Dataset entries —
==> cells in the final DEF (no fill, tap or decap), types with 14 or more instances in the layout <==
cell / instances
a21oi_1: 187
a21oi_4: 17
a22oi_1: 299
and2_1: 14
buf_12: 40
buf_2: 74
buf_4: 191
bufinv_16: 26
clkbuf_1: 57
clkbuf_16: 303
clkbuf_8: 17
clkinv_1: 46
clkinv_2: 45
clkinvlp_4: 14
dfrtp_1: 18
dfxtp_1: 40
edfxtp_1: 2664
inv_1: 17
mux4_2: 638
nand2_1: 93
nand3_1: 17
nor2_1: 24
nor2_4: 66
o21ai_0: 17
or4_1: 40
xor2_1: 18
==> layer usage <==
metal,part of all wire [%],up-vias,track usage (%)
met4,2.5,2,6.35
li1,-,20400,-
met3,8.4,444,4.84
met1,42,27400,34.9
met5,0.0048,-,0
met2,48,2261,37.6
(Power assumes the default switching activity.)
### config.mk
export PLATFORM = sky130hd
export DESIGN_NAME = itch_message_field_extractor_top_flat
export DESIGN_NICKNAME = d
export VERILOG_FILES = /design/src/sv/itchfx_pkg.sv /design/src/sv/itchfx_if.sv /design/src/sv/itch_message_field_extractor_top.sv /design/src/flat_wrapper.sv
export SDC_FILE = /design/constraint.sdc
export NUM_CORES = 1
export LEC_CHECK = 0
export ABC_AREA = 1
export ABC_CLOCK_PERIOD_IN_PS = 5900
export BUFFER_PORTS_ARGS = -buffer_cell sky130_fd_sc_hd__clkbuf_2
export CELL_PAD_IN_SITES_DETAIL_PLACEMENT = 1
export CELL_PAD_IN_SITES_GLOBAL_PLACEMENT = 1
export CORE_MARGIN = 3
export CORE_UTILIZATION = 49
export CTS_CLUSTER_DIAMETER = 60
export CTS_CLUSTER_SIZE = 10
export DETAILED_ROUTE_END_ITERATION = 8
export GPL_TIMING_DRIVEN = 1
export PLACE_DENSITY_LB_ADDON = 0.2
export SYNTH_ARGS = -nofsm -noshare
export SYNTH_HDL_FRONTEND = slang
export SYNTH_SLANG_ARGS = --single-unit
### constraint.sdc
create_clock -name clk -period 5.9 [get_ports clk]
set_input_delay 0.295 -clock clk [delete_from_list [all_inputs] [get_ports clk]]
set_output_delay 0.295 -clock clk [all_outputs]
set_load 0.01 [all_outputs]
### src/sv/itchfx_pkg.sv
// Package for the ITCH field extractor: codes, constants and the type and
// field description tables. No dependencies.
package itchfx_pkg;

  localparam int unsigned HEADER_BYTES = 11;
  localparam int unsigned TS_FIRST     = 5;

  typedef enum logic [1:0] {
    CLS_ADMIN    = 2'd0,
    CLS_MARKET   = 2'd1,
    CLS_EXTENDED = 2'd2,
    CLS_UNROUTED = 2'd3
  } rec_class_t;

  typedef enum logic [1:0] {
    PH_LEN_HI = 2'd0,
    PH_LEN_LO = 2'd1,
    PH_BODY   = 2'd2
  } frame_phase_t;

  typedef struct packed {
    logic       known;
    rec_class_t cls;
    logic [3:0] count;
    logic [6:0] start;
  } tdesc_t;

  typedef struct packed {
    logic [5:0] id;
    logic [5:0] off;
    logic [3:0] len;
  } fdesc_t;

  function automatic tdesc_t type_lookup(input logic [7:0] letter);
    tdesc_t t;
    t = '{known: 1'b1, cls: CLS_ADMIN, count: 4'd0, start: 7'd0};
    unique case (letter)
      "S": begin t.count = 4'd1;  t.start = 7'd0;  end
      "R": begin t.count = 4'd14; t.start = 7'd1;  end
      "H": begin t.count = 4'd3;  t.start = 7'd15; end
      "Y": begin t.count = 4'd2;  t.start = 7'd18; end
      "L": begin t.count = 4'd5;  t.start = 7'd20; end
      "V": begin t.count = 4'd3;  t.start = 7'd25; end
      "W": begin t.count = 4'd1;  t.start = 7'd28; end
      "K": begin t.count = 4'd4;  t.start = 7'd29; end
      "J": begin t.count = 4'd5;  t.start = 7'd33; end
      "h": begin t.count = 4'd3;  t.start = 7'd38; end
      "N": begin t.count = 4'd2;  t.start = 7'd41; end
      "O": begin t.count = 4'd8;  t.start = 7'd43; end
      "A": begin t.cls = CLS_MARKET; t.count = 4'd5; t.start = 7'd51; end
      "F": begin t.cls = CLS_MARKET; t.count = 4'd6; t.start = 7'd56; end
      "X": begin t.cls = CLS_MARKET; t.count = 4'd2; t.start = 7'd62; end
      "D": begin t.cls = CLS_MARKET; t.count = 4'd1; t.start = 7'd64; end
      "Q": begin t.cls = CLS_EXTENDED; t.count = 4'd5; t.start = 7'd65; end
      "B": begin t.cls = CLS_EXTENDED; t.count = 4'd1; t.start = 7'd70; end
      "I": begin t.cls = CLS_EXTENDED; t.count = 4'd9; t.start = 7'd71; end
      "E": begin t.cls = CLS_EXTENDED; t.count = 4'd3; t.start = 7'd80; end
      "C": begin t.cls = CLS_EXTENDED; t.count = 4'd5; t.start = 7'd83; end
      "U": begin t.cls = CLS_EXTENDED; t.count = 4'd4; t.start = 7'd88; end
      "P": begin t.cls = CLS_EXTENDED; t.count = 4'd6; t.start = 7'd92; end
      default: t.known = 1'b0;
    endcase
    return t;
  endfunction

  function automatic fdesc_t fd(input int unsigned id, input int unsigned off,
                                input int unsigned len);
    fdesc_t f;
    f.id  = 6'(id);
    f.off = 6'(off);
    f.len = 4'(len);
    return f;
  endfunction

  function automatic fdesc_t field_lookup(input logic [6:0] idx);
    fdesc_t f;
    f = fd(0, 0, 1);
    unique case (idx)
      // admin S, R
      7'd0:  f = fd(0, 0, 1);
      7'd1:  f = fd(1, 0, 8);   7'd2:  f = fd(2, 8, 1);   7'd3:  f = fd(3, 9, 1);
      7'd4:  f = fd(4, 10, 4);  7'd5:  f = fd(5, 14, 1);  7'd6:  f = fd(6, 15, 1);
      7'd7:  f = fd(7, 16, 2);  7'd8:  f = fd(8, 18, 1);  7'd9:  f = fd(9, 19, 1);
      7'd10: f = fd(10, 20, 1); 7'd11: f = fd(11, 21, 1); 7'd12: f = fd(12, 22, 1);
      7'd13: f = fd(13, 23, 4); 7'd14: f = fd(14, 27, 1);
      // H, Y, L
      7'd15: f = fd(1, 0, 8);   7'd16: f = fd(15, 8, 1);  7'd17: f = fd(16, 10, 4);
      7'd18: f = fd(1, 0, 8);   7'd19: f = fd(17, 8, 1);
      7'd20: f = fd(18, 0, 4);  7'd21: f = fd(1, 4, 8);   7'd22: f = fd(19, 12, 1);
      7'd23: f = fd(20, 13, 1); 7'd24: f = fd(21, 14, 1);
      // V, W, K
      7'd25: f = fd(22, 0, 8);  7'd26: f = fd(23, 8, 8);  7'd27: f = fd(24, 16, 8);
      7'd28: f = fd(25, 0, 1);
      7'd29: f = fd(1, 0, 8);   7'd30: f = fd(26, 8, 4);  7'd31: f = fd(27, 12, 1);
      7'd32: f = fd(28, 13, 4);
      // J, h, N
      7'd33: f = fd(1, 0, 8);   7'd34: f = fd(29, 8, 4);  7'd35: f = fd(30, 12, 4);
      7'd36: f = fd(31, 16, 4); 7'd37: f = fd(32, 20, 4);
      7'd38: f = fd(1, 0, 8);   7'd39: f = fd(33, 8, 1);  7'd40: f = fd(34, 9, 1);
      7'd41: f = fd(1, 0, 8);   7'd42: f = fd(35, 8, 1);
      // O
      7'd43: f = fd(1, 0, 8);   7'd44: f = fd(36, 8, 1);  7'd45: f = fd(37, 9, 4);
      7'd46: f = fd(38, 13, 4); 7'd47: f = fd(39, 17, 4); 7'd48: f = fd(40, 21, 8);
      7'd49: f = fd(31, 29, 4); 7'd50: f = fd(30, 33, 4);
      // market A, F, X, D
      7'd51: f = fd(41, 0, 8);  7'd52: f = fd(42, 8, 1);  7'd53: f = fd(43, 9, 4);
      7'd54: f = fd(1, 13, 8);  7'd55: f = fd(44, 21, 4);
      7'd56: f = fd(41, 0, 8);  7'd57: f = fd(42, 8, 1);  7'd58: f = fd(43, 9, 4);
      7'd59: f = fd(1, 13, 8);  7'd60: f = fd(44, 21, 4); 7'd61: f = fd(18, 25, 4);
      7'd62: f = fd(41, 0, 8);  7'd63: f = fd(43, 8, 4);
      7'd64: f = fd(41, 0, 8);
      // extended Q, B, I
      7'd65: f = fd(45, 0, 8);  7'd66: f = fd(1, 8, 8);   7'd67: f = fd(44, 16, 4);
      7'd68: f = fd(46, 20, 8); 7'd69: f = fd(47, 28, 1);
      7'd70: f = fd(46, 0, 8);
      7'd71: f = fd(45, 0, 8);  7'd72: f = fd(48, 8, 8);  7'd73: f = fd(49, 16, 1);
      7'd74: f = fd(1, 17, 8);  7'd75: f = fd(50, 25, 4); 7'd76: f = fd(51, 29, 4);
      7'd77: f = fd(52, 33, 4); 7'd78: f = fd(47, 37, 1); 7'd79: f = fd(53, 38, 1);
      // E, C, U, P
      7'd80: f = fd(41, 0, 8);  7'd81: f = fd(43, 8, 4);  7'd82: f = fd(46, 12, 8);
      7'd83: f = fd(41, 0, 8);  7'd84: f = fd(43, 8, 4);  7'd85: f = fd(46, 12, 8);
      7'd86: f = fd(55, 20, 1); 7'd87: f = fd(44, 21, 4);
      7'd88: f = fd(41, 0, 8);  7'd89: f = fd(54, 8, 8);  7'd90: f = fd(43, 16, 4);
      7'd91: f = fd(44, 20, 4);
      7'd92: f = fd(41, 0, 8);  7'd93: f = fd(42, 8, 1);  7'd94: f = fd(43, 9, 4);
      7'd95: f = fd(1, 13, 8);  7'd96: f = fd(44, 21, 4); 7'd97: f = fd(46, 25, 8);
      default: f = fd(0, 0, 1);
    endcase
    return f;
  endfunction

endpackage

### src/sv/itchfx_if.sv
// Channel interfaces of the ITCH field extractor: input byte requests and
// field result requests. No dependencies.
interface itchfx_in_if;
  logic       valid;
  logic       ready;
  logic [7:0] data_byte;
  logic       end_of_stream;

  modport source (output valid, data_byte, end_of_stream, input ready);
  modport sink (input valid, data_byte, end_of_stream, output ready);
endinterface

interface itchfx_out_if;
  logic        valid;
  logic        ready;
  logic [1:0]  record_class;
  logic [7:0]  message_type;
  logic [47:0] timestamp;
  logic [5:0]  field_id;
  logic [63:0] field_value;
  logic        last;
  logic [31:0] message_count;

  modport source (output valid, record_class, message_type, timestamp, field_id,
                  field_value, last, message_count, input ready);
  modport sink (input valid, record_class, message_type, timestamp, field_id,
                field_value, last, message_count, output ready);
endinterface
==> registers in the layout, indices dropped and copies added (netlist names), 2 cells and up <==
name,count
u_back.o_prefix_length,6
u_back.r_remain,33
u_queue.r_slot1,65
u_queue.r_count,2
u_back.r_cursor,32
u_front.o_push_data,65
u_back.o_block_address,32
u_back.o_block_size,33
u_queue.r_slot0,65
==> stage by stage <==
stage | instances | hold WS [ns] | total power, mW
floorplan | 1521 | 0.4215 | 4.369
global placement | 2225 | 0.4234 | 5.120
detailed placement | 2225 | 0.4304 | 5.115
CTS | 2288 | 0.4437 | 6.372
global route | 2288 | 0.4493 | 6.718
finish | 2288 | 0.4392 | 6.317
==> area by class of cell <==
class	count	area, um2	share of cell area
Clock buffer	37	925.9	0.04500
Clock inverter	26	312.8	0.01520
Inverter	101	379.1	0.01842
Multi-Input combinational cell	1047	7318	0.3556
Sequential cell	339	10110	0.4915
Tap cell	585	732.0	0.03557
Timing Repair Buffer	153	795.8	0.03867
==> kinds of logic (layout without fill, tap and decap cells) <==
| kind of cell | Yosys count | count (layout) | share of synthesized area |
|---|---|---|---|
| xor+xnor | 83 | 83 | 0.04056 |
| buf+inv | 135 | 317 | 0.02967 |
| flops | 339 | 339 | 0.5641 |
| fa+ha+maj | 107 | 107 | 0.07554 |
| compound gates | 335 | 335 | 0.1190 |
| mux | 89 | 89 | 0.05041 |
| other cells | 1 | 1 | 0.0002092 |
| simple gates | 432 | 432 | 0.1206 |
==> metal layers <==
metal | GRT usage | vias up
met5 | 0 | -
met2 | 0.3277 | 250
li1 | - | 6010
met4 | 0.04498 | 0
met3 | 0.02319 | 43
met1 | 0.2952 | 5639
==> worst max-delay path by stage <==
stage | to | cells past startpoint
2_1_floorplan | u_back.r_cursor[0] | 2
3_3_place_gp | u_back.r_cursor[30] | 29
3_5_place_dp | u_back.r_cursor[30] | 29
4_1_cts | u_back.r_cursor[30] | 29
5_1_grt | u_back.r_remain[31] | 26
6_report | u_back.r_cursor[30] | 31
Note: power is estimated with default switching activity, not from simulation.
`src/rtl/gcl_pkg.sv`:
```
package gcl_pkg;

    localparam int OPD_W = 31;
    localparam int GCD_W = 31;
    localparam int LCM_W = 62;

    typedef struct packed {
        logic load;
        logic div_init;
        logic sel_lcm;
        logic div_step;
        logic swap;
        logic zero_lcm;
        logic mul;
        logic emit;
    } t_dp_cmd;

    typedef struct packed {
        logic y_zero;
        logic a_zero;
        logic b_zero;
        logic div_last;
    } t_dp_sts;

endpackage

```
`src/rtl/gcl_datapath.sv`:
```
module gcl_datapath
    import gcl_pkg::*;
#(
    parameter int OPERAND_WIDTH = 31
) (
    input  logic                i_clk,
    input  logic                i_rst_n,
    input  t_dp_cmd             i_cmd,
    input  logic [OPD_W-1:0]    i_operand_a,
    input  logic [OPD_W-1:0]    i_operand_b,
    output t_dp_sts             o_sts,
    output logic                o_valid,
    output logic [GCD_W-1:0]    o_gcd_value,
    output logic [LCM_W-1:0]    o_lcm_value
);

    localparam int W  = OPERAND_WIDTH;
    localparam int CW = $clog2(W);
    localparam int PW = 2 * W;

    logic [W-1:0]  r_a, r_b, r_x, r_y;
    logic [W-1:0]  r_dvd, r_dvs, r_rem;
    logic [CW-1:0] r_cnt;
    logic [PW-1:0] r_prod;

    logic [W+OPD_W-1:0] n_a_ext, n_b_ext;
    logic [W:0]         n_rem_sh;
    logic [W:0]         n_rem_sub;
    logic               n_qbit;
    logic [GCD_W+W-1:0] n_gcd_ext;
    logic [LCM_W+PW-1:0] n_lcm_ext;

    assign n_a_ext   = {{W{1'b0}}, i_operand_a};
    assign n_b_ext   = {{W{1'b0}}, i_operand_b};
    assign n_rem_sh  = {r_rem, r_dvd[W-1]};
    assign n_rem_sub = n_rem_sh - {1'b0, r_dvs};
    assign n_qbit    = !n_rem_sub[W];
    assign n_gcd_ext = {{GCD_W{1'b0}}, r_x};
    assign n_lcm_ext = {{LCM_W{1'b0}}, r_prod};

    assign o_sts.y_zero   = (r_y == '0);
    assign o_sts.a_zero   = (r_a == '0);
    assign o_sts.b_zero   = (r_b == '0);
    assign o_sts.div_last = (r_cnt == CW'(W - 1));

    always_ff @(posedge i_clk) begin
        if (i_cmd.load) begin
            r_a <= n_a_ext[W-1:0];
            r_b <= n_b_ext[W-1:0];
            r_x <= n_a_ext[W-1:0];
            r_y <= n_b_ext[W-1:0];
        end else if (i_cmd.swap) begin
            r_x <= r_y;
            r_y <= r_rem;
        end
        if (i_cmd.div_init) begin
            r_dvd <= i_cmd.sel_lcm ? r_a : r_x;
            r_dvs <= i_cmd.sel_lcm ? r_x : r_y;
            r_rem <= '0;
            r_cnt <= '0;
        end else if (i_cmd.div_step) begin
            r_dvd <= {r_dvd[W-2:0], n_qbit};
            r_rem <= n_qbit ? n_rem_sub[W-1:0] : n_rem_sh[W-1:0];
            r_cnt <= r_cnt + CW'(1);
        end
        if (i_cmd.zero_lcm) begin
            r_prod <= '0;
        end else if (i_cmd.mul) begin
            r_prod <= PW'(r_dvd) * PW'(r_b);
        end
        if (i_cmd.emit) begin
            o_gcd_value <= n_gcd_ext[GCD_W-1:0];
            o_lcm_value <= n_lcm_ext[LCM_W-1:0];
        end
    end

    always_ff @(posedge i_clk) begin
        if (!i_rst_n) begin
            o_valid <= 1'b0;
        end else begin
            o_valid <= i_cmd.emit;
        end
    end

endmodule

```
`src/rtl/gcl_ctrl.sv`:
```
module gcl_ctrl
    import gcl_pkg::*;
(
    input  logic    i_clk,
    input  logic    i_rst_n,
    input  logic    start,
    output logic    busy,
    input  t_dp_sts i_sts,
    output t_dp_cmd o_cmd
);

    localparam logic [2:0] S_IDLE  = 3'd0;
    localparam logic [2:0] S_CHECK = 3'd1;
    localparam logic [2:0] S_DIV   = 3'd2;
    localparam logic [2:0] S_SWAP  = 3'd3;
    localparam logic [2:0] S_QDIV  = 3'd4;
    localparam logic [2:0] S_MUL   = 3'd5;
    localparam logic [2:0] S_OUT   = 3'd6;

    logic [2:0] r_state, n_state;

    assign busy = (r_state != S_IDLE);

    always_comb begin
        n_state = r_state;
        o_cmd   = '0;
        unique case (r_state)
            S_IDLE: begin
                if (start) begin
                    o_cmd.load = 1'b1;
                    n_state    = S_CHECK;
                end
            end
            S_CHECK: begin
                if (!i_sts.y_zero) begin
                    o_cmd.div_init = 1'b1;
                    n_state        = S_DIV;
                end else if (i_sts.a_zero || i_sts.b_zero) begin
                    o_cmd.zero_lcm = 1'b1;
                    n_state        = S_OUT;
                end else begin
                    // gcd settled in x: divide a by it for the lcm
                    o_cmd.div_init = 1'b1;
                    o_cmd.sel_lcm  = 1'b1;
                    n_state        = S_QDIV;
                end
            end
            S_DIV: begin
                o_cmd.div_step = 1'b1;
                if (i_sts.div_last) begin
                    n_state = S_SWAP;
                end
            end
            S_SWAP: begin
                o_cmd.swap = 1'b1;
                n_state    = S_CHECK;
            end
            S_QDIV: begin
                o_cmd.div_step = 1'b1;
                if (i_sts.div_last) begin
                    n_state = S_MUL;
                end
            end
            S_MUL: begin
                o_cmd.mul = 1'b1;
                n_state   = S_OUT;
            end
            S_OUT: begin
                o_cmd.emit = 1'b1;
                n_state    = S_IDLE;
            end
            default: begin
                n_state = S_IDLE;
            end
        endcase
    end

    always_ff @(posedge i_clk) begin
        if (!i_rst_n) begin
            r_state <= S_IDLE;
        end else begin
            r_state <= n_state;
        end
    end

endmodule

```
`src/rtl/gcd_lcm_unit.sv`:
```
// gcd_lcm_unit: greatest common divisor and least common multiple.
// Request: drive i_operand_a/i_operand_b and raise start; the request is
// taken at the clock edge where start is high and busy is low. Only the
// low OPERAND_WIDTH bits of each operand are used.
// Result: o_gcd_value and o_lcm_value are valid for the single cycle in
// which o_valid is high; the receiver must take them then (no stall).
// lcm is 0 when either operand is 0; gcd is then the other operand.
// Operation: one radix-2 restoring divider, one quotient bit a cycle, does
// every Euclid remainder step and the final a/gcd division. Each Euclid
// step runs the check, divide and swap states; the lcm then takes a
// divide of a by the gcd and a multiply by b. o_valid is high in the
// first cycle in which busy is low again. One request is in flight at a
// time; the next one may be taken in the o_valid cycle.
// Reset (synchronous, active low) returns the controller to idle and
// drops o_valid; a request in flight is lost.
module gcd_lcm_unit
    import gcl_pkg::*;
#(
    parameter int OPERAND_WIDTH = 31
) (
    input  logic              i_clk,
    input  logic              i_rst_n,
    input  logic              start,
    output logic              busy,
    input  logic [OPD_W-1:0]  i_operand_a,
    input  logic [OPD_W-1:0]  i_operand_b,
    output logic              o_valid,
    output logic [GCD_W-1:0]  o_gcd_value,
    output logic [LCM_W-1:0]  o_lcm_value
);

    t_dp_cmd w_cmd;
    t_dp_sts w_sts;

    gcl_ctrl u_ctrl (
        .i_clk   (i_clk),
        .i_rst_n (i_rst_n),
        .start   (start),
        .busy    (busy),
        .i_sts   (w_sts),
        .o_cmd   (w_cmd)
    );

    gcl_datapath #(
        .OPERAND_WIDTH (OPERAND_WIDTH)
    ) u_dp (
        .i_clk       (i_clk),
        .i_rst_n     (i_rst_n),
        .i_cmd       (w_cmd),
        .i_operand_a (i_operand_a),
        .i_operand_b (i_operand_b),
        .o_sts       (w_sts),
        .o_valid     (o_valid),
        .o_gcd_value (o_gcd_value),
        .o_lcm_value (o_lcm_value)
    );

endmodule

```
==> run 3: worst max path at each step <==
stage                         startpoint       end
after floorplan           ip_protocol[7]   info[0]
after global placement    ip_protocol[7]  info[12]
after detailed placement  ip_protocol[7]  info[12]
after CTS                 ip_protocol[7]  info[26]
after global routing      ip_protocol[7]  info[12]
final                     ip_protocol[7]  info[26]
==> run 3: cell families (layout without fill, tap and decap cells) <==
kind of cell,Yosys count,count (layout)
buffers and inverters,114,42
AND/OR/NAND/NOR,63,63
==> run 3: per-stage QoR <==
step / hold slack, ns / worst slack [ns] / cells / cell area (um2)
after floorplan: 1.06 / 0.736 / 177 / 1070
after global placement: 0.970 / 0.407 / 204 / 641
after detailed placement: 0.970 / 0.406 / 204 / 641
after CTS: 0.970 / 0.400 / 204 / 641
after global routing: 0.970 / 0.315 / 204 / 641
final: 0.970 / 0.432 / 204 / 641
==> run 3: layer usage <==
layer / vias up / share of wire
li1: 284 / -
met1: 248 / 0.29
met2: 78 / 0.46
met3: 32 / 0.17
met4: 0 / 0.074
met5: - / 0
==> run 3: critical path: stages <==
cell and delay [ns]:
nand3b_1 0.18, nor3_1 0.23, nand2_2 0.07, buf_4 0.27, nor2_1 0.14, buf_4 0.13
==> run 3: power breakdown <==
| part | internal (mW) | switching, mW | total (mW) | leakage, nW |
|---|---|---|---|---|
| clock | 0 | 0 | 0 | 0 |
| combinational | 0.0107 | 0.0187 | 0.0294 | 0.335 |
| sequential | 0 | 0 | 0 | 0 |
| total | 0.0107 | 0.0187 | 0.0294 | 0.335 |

What to produce — From the records above, copy only the lines starting with the line that holds "339 | 0.5641 |" and going on through the line that holds "6_report | u_back.r_cursor[30] | 31", exactly as written.

Solution for this problem —
| flops | 339 | 339 | 0.5641 |
| fa+ha+maj | 107 | 107 | 0.07554 |
| compound gates | 335 | 335 | 0.1190 |
| mux | 89 | 89 | 0.05041 |
| other cells | 1 | 1 | 0.0002092 |
| simple gates | 432 | 432 | 0.1206 |
==> metal layers <==
metal | GRT usage | vias up
met5 | 0 | -
met2 | 0.3277 | 250
li1 | - | 6010
met4 | 0.04498 | 0
met3 | 0.02319 | 43
met1 | 0.2952 | 5639
==> worst max-delay path by stage <==
stage | to | cells past startpoint
2_1_floorplan | u_back.r_cursor[0] | 2
3_3_place_gp | u_back.r_cursor[30] | 29
3_5_place_dp | u_back.r_cursor[30] | 29
4_1_cts | u_back.r_cursor[30] | 29
5_1_grt | u_back.r_remain[31] | 26
6_report | u_back.r_cursor[30] | 31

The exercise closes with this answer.